Calla’s smile took every effort. “Help us.”

The words softened his granite-like face.

Calla continued. “What can you tell us about the missing Bayeux Tapestry and rumors that it was once in this castle?”

When he didn’t respond, Calla continued. “What do you know about digital maps?”

“Are you treasure hunters?” His eyes darted to Nash once more and pinned him with long silent scrutiny. “Nash Shields? What do you know of Americans in the war?”

“Come again?”

“Do you have a relative who served in the army in Europe during the war?”

“Not off the top of my head.”

“Know the name Christopher Shields?”

Nash squinted an eye. “My great-grandfather.”

“You asked me about the Bayeux Tapestry. Well your great-grandfather confiscated it from Nazi loot after the war. He was an art restorer before the war and when he saw the hideous condition it had been kept it. The allies allowed him to authenticate and restore it, and before he finished, it went missing from this castle. Convinced he needed to stay in Europe to find it, he decided to buy the property and look for it. He never found it.”

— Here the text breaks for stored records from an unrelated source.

===== src/hw/pic_irq_cmd_unit.sv =====
// Notes on behaviour
// - latch 1 means captured, mask 1 blocks the pin, sense 1 means present now.
// - pin sense bits give the sampled pin level, 0 low, 1 high.
// - live sense for reset, fail-safe, power-good, four GPIOs, two fault inputs.
// - command 0xA5 turns off, 0x3E resets, 0x2C requests standby.
// - command 0x55 starts analog self-test, 0x4A starts logic self-test.
// - 0xB3 selects fault-collection use, 0xBA returns to external-reset use.
// - 0x9C drives a 90 to 110 us low pulse on the reset output.
// - 0x75 drives a 90 to 110 us low pulse on the interrupt output.
// - undefined command codes do nothing but set the bad-command latch.
// - bad-command latch pulls the interrupt low only while unmasked.
// - summary bits 7..0: warning, pins, OV, UV, ILIM, mode, monitor, core.
// - core latches 7..0: shutdown, freq ready, dyn check, checksum, up, down...
// - monitor bits 3..0 thermal 155..110, above them clock, bandgap, supply OV.
// - misc bit 2 bad command, bit 1 logic test done, bits 7 and 6 unused.
// - button-hold latches for 8, 4, 3, 2, 1 seconds in bits 4..0.
// - short sense bits 7,6 are two GPIO levels, below them pin shorts.
// - interrupt output low is the OR of all unmasked second-level latches, the shutdown warning and the 0x75 pulse.
// - a latch stays set until written with 1; writing 0 leaves it.
// - summary bit follows its group's unmasked latches and clears by itself.
// - shutdown warning has no mask and always asserts the interrupt.
`timescale 1ns/1ps
module pic_irq_cmd_unit
  import pic_pkg::*;
#(
  parameter int PULSE_CYCLES = PIC_PULSE_CYCLES,
  parameter logic FAULT_COLLECT_AT_RESET = 1'b0
) (
  input wire logic clk_sys,
  input wire logic rstn,
  input wire logic ce,
  input wire pic_reg_req_t reg_req,
  output logic [7:0] reg_rdata,
  output logic reg_rvalid,
  input wire logic [PIC_NREG-1:0][7:0] event_in,
  input wire logic [PIC_NREG-1:0][7:0] sense_in,
  input wire logic shutdown_warning,
  input wire pic_pin_t pin_level_raw,
  input wire logic [5:0] pin_short_raw,
  output logic irq_out_n,
  output logic reset_out_n,
  output pic_cmd_t cmd_pulse,
  output logic fault_collect_mode
);

  localparam int CNT_W = $clog2(PULSE_CYCLES + 1);
  localparam logic [CNT_W-1:0] PULSE_LOAD = CNT_W'(PULSE_CYCLES - 1);

  logic [7:0] latch_q [PIC_NREG];
  logic [7:0] mask_q [PIC_NREG];
  logic [PIC_NREG-1:0] pend;
  logic [7:0] summary;
  pic_pin_t pin_meta_q;
  pic_pin_t pin_sync_q;
  logic [5:0] short_meta_q;
  logic [5:0] short_sync_q;
  logic bad_cmd_q;
  logic [1:0] pulse_req;
  logic [1:0] pulse_n_q;
  logic [CNT_W-1:0] pulse_cnt_q [2];
  logic cmd_wr;
  logic [7:0] pin_sense;
  logic [7:0] short_sense;
  logic [7:0] rd_d;

  assign cmd_wr = reg_req.wr && (reg_req.addr == PIC_ADDR_CMD);

  // Pin levels and short comparators are asynchronous to clk_sys.
  always_ff @(posedge clk_sys) begin
    if (!rstn) begin
      pin_meta_q <= '0;
      pin_sync_q <= '0;
      short_meta_q <= '0;
      short_sync_q <= '0;
    end else if (ce) begin
      pin_meta_q <= pin_level_raw;
      pin_sync_q <= pin_meta_q;
      short_meta_q <= pin_short_raw;
      short_sync_q <= short_meta_q;
    end
  end

  // Pin level sense layout: bit 7 unused, then gpio3, gpio2, fault inputs,
  // power-good, fail-safe, reset.
  assign pin_sense = {1'b0, pin_sync_q.gpio[3], pin_sync_q.gpio[2],
                      pin_sync_q.fault_collect[1], pin_sync_q.fault_collect[0],
                      pin_sync_q.power_good, pin_sync_q.failsafe_out,
                      pin_sync_q.reset_out};
  assign short_sense = {pin_sync_q.gpio[1], pin_sync_q.gpio[0],
                        short_sync_q};

  // Per-register latch and mask.
  for (genvar g = 0; g < PIC_NREG; g++) begin : g_reg
    logic [7:0] set_v;
    logic [7:0] clr_v;

    always_comb begin
      set_v = event_in[g];
      if (g == PIC_IDX_MISC) begin
        set_v[PIC_MISC_BAD_CMD] = event_in[g][PIC_MISC_BAD_CMD] | bad_cmd_q;
      end
      clr_v = '0;
      if (reg_req.wr && (reg_req.addr == PIC_ADDR_LATCH_BASE + 8'(g))) begin
        clr_v = reg_req.wdata;
      end
    end

    // An event in the clearing cycle wins, so nothing is lost.
    always_ff @(posedge clk_sys) begin
      if (!rstn) begin
        latch_q[g] <= '0;
      end else if (ce) begin
        latch_q[g] <= PIC_LATCH_VALID[g]
                      & ((latch_q[g] & ~clr_v) | set_v);
      end
    end

    always_ff @(posedge clk_sys) begin
      if (!rstn) begin
        mask_q[g] <= PIC_MASK_RESET[g];
      end else if (ce && reg_req.wr
                   && reg_req.addr == PIC_ADDR_MASK_BASE + 8'(g)) begin
        mask_q[g] <= reg_req.wdata & PIC_LATCH_VALID[g];
      end
    end

    assign pend[g] = |(latch_q[g] & ~mask_q[g]);
  end

  // Summary is derived, never stored, so it clears as soon as its group does.
  always_comb begin
    summary = '0;
    for (int i = 0; i < PIC_NREG; i++) begin
      summary[PIC_GROUP[i]] = summary[PIC_GROUP[i]] | pend[i];
    end
    summary[PIC_SUM_WARN] = shutdown_warning;
  end

  always_ff @(posedge clk_sys) begin
    if (!rstn) begin
      irq_out_n <= 1'b1;
    end else if (ce) begin
      irq_out_n <= ~((|summary) | ~pulse_n_q[PIC_PULSE_IRQ]);
    end
  end

  assign reset_out_n = pulse_n_q[PIC_PULSE_RESET];

  // Command decode; every code outside the table only flags bad command.
  always_ff @(posedge clk_sys) begin
    if (!rstn) begin
      cmd_pulse <= '0;
      bad_cmd_q <= 1'b0;
      pulse_req <= '0;
      fault_collect_mode <= FAULT_COLLECT_AT_RESET;
    end else if (ce) begin
      cmd_pulse <= '0;
      bad_cmd_q <= 1'b0;
      pulse_req <= '0;
      if (cmd_wr) begin
        unique case (reg_req.wdata)
          PIC_CMD_TURN_OFF: cmd_pulse.turn_off <= 1'b1;
          PIC_CMD_SW_RESET: cmd_pulse.sw_reset <= 1'b1;
          PIC_CMD_STANDBY: cmd_pulse.standby <= 1'b1;
          PIC_CMD_ANALOG_TEST: cmd_pulse.analog_self_test <= 1'b1;
          PIC_CMD_LOGIC_TEST: cmd_pulse.logic_self_test <= 1'b1;
          PIC_CMD_RESET_PULSE: pulse_req[PIC_PULSE_RESET] <= 1'b1;
          PIC_CMD_IRQ_PULSE: pulse_req[PIC_PULSE_IRQ] <= 1'b1;
          PIC_CMD_TO_FAULT: fault_collect_mode <= 1'b1;
          PIC_CMD_TO_EXTERNAL_RESET_IN: fault_collect_mode <= 1'b0;
          default: bad_cmd_q <= 1'b1;
        endcase
      end
    end
  end

  // Test pulses last exactly PULSE_CYCLES; a repeat request restarts one.
  for (genvar p = 0; p < 2; p++) begin : g_pulse
    always_ff @(posedge clk_sys) begin
      if (!rstn) begin
        pulse_n_q[p] <= 1'b1;
        pulse_cnt_q[p] <= '0;
      end else if (ce) begin
        if (pulse_req[p]) begin
          pulse_n_q[p] <= 1'b0;
          pulse_cnt_q[p] <= PULSE_LOAD;
        end else if (!pulse_n_q[p]) begin
          if (pulse_cnt_q[p] == '0) begin
            pulse_n_q[p] <= 1'b1;
          end else begin
            pulse_cnt_q[p] <= pulse_cnt_q[p] - 1'b1;
          end
        end
      end
    end
  end

  // Read mux; reading changes no state.
  always_comb begin
    rd_d = '0;
    if (reg_req.addr == PIC_ADDR_SUMMARY) begin
      rd_d = summary;
    end else if (reg_req.addr == PIC_ADDR_SHORT) begin
      rd_d = short_sense;
    end
    for (int i = 0; i < PIC_NREG; i++) begin
      if (reg_req.addr == PIC_ADDR_LATCH_BASE + 8'(i)) begin
        rd_d = latch_q[i];
      end
      if (reg_req.addr == PIC_ADDR_MASK_BASE + 8'(i)) begin
        rd_d = mask_q[i];
      end
      if (reg_req.addr == PIC_ADDR_SENSE_BASE + 8'(i)) begin
        rd_d = (i == PIC_IDX_PIN) ? pin_sense
                                  : (sense_in[i] & PIC_SENSE_VALID[i]);
      end
    end
  end

  always_ff @(posedge clk_sys) begin
    if (!rstn) begin
      reg_rdata <= '0;
      reg_rvalid <= 1'b0;
    end else if (ce) begin
      reg_rvalid <= reg_req.rd;
      if (reg_req.rd) begin
        reg_rdata <= rd_d;
      end
    end
  end

endmodule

“Come with me.” He took them to an adjoining den. “Christopher Shields was the son of Jules Melun. The castle went to Christopher’s family when Jules died in the war. Prior to his death, he’d placed his will which included this castle in a wealth management account. Christopher’s son…”

“…My father…” Nash said.

“…moved to the US and changed the family name to untangle himself from the past which he must have hidden from you. You should ask him about it.”

Nash’s eyebrows drew together.

“And I take it your father is oddly one who’s never joined the military?” the count added.

“I don’t know... How—”

“Your father left his French connections when he divorced, had an affair, shortly after he married your mother. I’m sure you know about your half-brother.”

Nash was an only child but had frequently mentioned a brother, or he called him, cousin. He was a lawyer, mostly in trouble and lived in Rome.

Nash studied the man. Calla wasn’t sure he believed Melun, but he bore a strange resemblance to Nash.

“How are you connected to the Shields family, Melun?” Calla said.

“His father and I are distant cousins. When the estate was unclaimed, I used his connection with the French lady he cheated your mother for. The banks asked me to claim the estate on his behalf. Your father didn’t budge and we settled our differences.”

“Sounds like a George Shields move. Ignore all responsibility,” Nash said.

“Nash, the only reason I jumped on the idea is because of his connection to the Blackhorse Group. Your colleague Allegra had been watching him for years with her involvement in MI6 and the organization’s curiosity in the Group. She told me you’d be coming for the digital map. You see all Blackhorse Group members are invited to auction for the map and the key to unlock the map. But with your father’s denouncement of the Group, we only have the map not the key. That’s why I’m prepared to help you.”

“Why exactly?” Nash said.

“The Group needs to be stopped. It needs to be penetrated and if this is the way then so be it.”

Calla wanted to help Nash with whatever he was digesting. It was hard for him: first losing his child, then discovering his father’s shady past.

“Count Melun,” Calla said scanning his face. “Where did Christopher restore the Tapestry, or keep it when it was here?”

“It used to hang in his private study.”